Germany–Peru relations (Deutschland und Peru Beziehungen; Relaciones Alemania y Perú) are the historical and bilateral relations between the Federal Republic of Germany and the Republic of Peru. The relations are described by the German Foreign Office as "close and friendly". Cooperation between Germany and Peru takes place at both the bilateral and multilateral level. Both countries are members of the United Nations.

== History ==
===Early history===
The first German to arrive in Peru was the Nuremberg-born Conquistador Bartolomé Flores. He came to Peru in 1537 and was involved in the suppression of an Inca rebellion by the Spanish. In the 18th century, the Viceroyalty of Peru was visited by German Jesuits, who published travelogues. In 1890, Fürchtegott Leberecht von Nordenflycht arrived in Peru, where he headed a German mining commission that was supposed to reform mining and smelts in Peru. However, his work was hampered by corrupt authorities and ended in 1811. Nine years later, Clemens von Althaus was taken up by the troops of the South American freedom fighter General José de San Martín, and von Althaus later became a general himself in the Army of Peru.

Beginning in 1849, a law passed by Ramón Castilla allowed the immigration of Germans to Peru, and in 1856 German colonists were granted permission to settle in the Peruvian Amazon. In 1859, Kuno Damian von Schütz-Holzhausen founded a colony in Pozuzo. After an arduous crossing, 150 Tyroleans, Rhinelanders and Bavarians settled here. While German agricultural colonies were not very successful, German immigrants soon took an important role in trade and manufacturing. For example, the Gildemeister family, who immigrated from Bremen, dominated the sugar trade. Most German immigrants were unmarried men who often married into Peruvian families and were with time assimilated into the Spanish-speaking majority society. In 1870, Theodor von Bunsen was appointed Consul General of the North German Confederation and later the German Empire in Peru, which was established soon after. In 1872, a German school was founded in Lima.

===20th century===
In 1917, Peru broke off diplomatic relations with Germany during World War I under pressure from the Entente cordiale and the United States. Relations were resumed after the war in 1921. After Adolf Hitler came to power, some persecuted German Jews emigrated to Peru, including the lawyer Michael Siegel. During World War II, Peru remained neutral for a long time and only broke off diplomatic relations with Nazi Germany in January 1942 after the entry of the United States into the war. As a result, German assets in the country were confiscated. Shortly before the end of the war, Peru declared war on Germany in February 1945, although this had only symbolic significance.
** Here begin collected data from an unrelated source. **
$ cat src/rtl/alu_mem_serdes_shreg.sv
// 2*REG_BITS operand/result shift register: byte loads, hold, and
// serial insertion at bit 2*REG_BITS-1 (pair) or REG_BITS-1 (single).
module alu_mem_serdes_shreg
  import alu_mem_serdes_pkg::*;
#(
  parameter int REG_BITS = REG_BITS_DEF,
  parameter int NSHIFT   = NSHIFT_DEF
) (
  input  logic                  clk,
  input  logic                  reset,
  input  logic                  ld_lo_i,
  input  logic                  ld_hi_i,
  input  logic                  shift_i,
  input  logic                  pair_i,
  input  logic [REG_BITS-1:0]   byte_i,
  input  logic [NSHIFT-1:0]     sin_i,
  output logic [2*REG_BITS-1:0] q_o
);

  localparam int W = 2 * REG_BITS;

  logic [W-1:0] q_q, q_d;

  always_comb begin
    q_d = q_q;
    unique case (1'b1)
      ld_lo_i: q_d[REG_BITS-1:0] = byte_i;
      ld_hi_i: q_d[W-1:REG_BITS] = byte_i;
      shift_i && pair_i:
        q_d = {sin_i, q_q[W-1:NSHIFT]};
      shift_i && !pair_i:
        q_d[REG_BITS-1:0] =
          {sin_i, q_q[REG_BITS-1:NSHIFT]};
      default: ;
    endcase
  end

  always_ff @(posedge clk) begin
    if (reset) q_q <= '0;
    else       q_q <= q_d;
  end

  assign q_o = q_q;

endmodule

$ cat src/rtl/alu_mem_serdes.sv
// Memory operand stage for the bit-serial ALU: byte-wide fetch,
// NSHIFT-bit streaming in/out of one shift register, optional write-back.
module alu_mem_serdes
  import alu_mem_serdes_pkg::*;
#(
  parameter int REG_BITS = REG_BITS_DEF,
  parameter int NSHIFT   = NSHIFT_DEF
) (
  input  logic                clk,
  input  logic                reset,
  input  logic                start,
  input  logic                need_load,
  input  logic                need_store,
  input  logic                pair,
  output logic                busy,
  output logic                done,
  output logic                mem_req,
  output logic                mem_we,
  output logic                mem_hi,
  output logic [REG_BITS-1:0] mem_wdata,
  input  logic [REG_BITS-1:0] mem_rdata,
  input  logic                mem_ack,
  output logic                alu_go,
  input  logic                alu_active,
  input  logic                alu_op_done,
  output logic [NSHIFT-1:0]   data_in,
  input  logic [NSHIFT-1:0]   data_out
);

  localparam int SYMS = syms_per_byte(REG_BITS, NSHIFT);
  localparam int CW   = $clog2(2 * SYMS);

  state_e state_q, state_d;
  logic   st_q, st_d;
  logic   pr_q, pr_d;
  logic [CW-1:0] cnt_q, cnt_d;

  logic ld_lo, ld_hi, shift;
  logic [2*REG_BITS-1:0] sreg;

  alu_mem_serdes_shreg #(
    .REG_BITS(REG_BITS),
    .NSHIFT  (NSHIFT)
  ) u_shreg (
    .clk    (clk),
    .reset  (reset),
    .ld_lo_i(ld_lo),
    .ld_hi_i(ld_hi),
    .shift_i(shift),
    .pair_i (pr_q),
    .byte_i (mem_rdata),
    .sin_i  (data_out),
    .q_o    (sreg)
  );

  always_comb begin
    state_d = state_q;
    st_d    = st_q;
    pr_d    = pr_q;
    cnt_d   = cnt_q;
    ld_lo   = 1'b0;
    ld_hi   = 1'b0;
    shift   = 1'b0;
    unique case (state_q)
      S_IDLE: begin
        if (start) begin
          st_d    = need_store;
          pr_d    = pair;
          cnt_d   = '0;
          state_d = need_load ? S_LD_LO : S_RUN;
        end
      end
      S_LD_LO: begin
        if (mem_ack) begin
          ld_lo   = 1'b1;
          state_d = pr_q ? S_LD_HI : S_RUN;
        end
      end
      S_LD_HI: begin
        if (mem_ack) begin
          ld_hi   = 1'b1;
          state_d = S_RUN;
        end
      end
      S_RUN: begin
        // op_done only counts on a cycle the ALU actually moved a symbol
        if (alu_active) begin
          shift = 1'b1;
          cnt_d = cnt_q + CW'(1);
          if (alu_op_done)
            state_d = st_q ? S_ST_LO : S_DONE;
        end
      end
      S_ST_LO: begin
        if (mem_ack)
          state_d = pr_q ? S_ST_HI : S_DONE;
      end
      S_ST_HI: begin
        if (mem_ack) state_d = S_DONE;
      end
      S_DONE:  state_d = S_IDLE;
      default: state_d = S_IDLE;
    endcase
  end

  always_ff @(posedge clk) begin
    if (reset) begin
      state_q <= S_IDLE;
      st_q    <= 1'b0;
      pr_q    <= 1'b0;
      cnt_q   <= '0;
    end else begin
      state_q <= state_d;
      st_q    <= st_d;
      pr_q    <= pr_d;
      cnt_q   <= cnt_d;
    end
  end

  always_comb begin
    busy      = (state_q != S_IDLE);
    done      = (state_q == S_DONE);
    alu_go    = (state_q == S_RUN);
    mem_req   = 1'b0;
    mem_we    = 1'b0;
    mem_hi    = 1'b0;
    mem_wdata = '0;
    unique case (state_q)
      S_LD_LO: mem_req = 1'b1;
      S_LD_HI: begin
        mem_req = 1'b1;
        mem_hi  = 1'b1;
      end
      S_ST_LO: begin
        mem_req   = 1'b1;
        mem_we    = 1'b1;
        mem_wdata = sreg[REG_BITS-1:0];
      end
      S_ST_HI: begin
        mem_req   = 1'b1;
        mem_we    = 1'b1;
        mem_hi    = 1'b1;
        mem_wdata = sreg[2*REG_BITS-1:REG_BITS];
      end
      default: ;
    endcase
  end

  assign data_in = sreg[NSHIFT-1:0];

endmodule

$ cat config.mk
export PLATFORM = sky130hd
export DESIGN_NAME = alu_mem_serdes
export DESIGN_NICKNAME = d
export VERILOG_FILES = /design/src/rtl/alu_mem_serdes_pkg.sv /design/src/rtl/alu_mem_serdes_shreg.sv /design/src/rtl/alu_mem_serdes.sv
export SDC_FILE = /design/constraint.sdc
export NUM_CORES = 1
export LEC_CHECK = 0
export ABC_AREA = 0
export BUFFER_PORTS_ARGS = -buffer_cell sky130_fd_sc_hd__buf_2
export CAP_MARGIN = 30
export CORE_MARGIN = 2
export CORE_UTILIZATION = 35
export CTS_BUF_LIST = sky130_fd_sc_hd__clkbuf_4 sky130_fd_sc_hd__clkbuf_8
export CTS_CLUSTER_DIAMETER = 200
export DETAILED_ROUTE_END_ITERATION = 8
export PLACE_DENSITY = 0.61
export SLEW_MARGIN = 0
export SYNTH_ARGS = -nofsm -noshare
export SYNTH_HDL_FRONTEND = slang
export SYNTH_SLANG_ARGS = --single-unit
$ cat constraint.sdc
create_clock -name clk -period 3.44 [get_ports clk]
set_input_delay 0.344 -clock clk [delete_from_list [all_inputs] [get_ports clk]]
set_output_delay 0.344 -clock clk [all_outputs]
set_load 0.005 [all_outputs]
### config.mk
export PLATFORM = sky130hd
export DESIGN_NAME = mem_line_ctrl
export DESIGN_NICKNAME = d
export VERILOG_FILES = /design/src/rtl/mem_pkg.sv /design/src/rtl/mem_line_ctrl.sv
export SDC_FILE = /design/constraint.sdc
export NUM_CORES = 1
export LEC_CHECK = 0
export CAP_MARGIN = 20
export CORE_AREA = 2 2 237 239
export CTS_CLUSTER_DIAMETER = 100
export DETAILED_ROUTE_END_ITERATION = 16
export DIE_AREA = 0 0 239 241
export PLACE_DENSITY = 0.82
export SKIP_CTS_REPAIR_TIMING = 1
export SYNTH_ARGS = -nofsm -noshare
export SYNTH_HDL_FRONTEND = slang
export SYNTH_SLANG_ARGS = --single-unit
### constraint.sdc
create_clock -name clk -period 40.8 [get_ports clk]
set_input_delay 8.16 -clock clk [delete_from_list [all_inputs] [get_ports clk]]
set_output_delay 8.16 -clock clk [all_outputs]
set_load 0.01 [all_outputs]
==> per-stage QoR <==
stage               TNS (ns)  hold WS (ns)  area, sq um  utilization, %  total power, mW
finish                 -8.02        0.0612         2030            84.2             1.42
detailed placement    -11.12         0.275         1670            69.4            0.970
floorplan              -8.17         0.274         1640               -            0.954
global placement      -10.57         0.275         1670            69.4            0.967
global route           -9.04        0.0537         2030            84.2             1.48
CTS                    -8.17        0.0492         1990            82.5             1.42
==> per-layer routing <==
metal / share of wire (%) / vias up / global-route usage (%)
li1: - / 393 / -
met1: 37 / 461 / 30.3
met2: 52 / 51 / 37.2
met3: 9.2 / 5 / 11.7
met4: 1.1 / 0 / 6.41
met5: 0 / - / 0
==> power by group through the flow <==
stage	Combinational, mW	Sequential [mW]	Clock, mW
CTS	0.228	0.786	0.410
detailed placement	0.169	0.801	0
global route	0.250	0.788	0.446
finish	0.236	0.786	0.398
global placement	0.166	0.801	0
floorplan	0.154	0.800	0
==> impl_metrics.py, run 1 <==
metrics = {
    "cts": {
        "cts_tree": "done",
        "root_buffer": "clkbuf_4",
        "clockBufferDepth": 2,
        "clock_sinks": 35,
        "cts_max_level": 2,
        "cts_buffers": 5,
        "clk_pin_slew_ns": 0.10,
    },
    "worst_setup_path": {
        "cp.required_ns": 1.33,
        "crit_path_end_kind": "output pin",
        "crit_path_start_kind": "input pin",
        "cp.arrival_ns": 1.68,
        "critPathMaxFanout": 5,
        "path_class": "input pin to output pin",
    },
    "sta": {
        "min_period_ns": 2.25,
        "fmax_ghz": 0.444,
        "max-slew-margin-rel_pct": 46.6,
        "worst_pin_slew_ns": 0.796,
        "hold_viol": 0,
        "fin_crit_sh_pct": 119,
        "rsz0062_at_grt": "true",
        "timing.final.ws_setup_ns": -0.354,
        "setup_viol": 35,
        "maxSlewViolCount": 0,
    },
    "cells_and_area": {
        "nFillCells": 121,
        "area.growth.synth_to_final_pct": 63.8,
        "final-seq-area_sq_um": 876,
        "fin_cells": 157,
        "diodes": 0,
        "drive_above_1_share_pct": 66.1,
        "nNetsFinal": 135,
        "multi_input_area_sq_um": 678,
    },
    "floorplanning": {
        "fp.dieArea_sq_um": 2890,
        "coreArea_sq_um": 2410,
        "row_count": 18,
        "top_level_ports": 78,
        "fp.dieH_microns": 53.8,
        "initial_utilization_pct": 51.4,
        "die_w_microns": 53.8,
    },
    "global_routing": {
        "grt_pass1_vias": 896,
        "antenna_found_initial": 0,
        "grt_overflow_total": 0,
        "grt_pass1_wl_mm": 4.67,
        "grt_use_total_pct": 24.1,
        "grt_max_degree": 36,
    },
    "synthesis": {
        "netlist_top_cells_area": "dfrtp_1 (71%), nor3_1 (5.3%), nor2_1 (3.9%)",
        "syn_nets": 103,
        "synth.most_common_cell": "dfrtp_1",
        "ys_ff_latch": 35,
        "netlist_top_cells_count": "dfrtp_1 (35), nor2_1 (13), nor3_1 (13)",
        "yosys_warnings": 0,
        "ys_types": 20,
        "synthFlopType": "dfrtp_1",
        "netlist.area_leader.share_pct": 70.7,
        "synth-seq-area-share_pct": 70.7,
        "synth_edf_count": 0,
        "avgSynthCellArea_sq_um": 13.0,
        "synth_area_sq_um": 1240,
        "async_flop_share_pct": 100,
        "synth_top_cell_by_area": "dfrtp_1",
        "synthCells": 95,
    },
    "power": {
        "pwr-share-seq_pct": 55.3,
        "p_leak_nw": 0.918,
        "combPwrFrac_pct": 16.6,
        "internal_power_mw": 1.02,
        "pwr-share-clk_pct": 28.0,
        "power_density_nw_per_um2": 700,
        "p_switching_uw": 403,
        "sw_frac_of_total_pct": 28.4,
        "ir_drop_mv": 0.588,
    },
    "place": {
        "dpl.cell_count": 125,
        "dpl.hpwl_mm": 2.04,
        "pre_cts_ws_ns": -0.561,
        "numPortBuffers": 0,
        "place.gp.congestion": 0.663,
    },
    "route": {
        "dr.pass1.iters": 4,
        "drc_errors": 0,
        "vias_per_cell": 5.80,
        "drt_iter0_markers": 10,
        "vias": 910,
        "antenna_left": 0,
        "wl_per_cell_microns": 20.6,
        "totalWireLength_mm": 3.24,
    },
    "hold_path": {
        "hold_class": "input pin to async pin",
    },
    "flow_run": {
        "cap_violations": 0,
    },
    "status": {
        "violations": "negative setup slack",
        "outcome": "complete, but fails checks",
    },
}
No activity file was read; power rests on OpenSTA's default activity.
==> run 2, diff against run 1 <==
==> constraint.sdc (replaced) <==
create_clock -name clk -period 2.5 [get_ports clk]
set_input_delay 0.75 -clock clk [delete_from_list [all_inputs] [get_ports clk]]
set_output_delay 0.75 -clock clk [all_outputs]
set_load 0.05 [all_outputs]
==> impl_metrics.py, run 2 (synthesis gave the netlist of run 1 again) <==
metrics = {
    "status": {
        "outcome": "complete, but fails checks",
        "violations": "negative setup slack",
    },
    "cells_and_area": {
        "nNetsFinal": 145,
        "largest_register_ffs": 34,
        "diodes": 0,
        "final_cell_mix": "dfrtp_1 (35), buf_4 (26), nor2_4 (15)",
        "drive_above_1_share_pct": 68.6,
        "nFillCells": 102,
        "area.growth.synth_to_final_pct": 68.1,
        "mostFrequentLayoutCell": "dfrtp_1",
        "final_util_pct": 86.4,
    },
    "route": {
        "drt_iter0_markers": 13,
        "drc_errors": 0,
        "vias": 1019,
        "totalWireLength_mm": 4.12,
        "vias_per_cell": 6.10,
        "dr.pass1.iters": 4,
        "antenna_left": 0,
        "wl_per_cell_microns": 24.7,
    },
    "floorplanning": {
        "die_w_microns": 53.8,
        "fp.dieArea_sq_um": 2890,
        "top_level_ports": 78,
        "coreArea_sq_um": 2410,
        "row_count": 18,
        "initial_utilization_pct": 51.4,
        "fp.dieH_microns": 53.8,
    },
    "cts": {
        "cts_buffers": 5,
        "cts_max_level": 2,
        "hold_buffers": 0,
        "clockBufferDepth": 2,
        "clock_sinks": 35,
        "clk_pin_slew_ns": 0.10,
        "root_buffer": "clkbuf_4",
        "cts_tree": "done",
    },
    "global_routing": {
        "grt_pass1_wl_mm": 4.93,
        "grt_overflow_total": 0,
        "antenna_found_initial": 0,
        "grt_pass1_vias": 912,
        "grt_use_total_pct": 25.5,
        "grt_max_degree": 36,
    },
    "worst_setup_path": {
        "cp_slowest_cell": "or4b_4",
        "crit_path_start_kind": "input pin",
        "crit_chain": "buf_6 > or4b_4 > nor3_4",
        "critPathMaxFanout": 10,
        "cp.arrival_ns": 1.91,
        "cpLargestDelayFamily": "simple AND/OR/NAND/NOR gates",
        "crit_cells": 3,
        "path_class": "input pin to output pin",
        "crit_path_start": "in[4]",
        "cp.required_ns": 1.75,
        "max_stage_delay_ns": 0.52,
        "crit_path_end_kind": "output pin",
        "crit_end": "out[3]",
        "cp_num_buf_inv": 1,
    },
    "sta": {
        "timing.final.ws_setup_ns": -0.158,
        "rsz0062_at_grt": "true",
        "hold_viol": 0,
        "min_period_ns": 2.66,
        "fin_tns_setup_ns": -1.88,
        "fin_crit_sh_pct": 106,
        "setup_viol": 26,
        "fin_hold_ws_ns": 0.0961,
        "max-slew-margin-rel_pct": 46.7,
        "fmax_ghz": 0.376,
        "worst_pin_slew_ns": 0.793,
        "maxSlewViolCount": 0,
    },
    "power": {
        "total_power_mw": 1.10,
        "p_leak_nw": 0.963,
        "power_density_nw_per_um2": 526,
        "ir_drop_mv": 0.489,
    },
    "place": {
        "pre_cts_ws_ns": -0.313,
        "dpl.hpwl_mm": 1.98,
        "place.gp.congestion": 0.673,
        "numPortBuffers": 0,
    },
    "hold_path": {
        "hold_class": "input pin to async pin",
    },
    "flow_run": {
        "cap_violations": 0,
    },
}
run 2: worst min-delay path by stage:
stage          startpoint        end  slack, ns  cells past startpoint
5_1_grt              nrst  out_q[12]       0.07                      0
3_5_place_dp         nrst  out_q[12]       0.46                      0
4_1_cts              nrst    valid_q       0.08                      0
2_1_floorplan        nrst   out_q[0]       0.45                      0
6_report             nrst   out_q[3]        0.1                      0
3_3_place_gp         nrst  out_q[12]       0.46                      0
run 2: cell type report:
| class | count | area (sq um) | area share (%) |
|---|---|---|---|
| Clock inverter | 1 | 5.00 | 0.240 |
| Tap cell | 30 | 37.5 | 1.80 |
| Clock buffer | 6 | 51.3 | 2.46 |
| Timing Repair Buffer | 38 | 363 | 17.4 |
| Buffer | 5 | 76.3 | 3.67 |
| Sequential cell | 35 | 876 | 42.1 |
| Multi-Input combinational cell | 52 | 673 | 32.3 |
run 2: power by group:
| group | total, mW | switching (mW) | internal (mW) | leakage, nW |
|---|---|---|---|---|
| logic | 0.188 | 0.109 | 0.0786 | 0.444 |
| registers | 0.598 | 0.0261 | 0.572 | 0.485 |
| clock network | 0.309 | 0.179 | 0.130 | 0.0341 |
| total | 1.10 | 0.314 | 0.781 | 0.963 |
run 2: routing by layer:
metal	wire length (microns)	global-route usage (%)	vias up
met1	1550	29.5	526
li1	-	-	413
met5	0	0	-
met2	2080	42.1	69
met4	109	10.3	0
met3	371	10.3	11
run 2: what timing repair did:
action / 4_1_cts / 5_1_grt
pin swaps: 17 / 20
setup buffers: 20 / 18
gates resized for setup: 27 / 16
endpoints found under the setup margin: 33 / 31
## config.mk

```make
export PLATFORM = sky130hd
export DESIGN_NAME = drive_cmd_scheduler
export DESIGN_NICKNAME = d
export VERILOG_FILES = /design/src/rtl/drive_cmd_scheduler_pkg.sv /design/src/rtl/cmd_watchdog.sv /design/src/rtl/drive_cmd_scheduler.sv
export SDC_FILE = /design/constraint.sdc
export NUM_CORES = 1
export LEC_CHECK = 0
export CAP_MARGIN = 20
export CORE_MARGIN = 2
export CORE_UTILIZATION = 35
export CTS_CLUSTER_DIAMETER = 100
export DETAILED_ROUTE_END_ITERATION = 8
export GPL_ROUTABILITY_DRIVEN = 0
export SKIP_CTS_REPAIR_TIMING = 1
export SLEW_MARGIN = 10
export SYNTH_ARGS = -nofsm -noshare
export SYNTH_HDL_FRONTEND = slang
export SYNTH_SLANG_ARGS = --single-unit
```

## constraint.sdc

```tcl
create_clock -name clk -period 3.5 [get_ports clk]
set_input_delay 0.525 -clock clk [delete_from_list [all_inputs] [get_ports clk]]
set_output_delay 0.525 -clock clk [all_outputs]
set_load 0.02 [all_outputs]
```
The Federal Republic of Germany (FRG) opened an Embassy in Lima in 1952. The expropriation of German individuals and companies in Peru was lifted two years later by government decree. Bilateral relations were deepened in the 1960s, and Heinrich Lübke, President of the FRG, visited Peru in 1964. A cultural agreement was concluded two years later, and the German-Peruvian Chamber of Commerce and Industry was established in 1968.

===Relations with East Germany (1972–1990)===

East Germany–Peru relations were formally established with the signing of a treaty on 28 December 1972, between representatives of Peru and the German Democratic Republic (GDR) as a result of the end of the Hallstein Doctrine. This also coincided with Juan Velasco Alvarado's presidency after a successful coup d'état in 1968. After relations were established, an East German delegation headed by Viceminister of International Economic Affairs, Friedman Clausnitzer, made an official visit to Lima from 6 to 10 February 1973. The objective of the visit was to promote bilateral trade. The East German government subsequently opened an embassy in Lima.

One year later, both countries signed their first treaty on 27 May 1974. The treaty concerned the exchange of technology and scientific knowledge, including qualified staff. Also signed was a protocol that provided 20 scholarships for Peruvian students for the years 1974 and 1975, as well as a trade agreement. On 21 August, a fishing cooperation treaty was signed in East Berlin. On 30 April 1975, two treaties were signed: the first one concerned the establishment of East German companies in Peru and was signed as part of the official visit of Trade Minister Luis Arias Graziani, which took place from 27 April to 1 May. The second treaty was a trade agreement.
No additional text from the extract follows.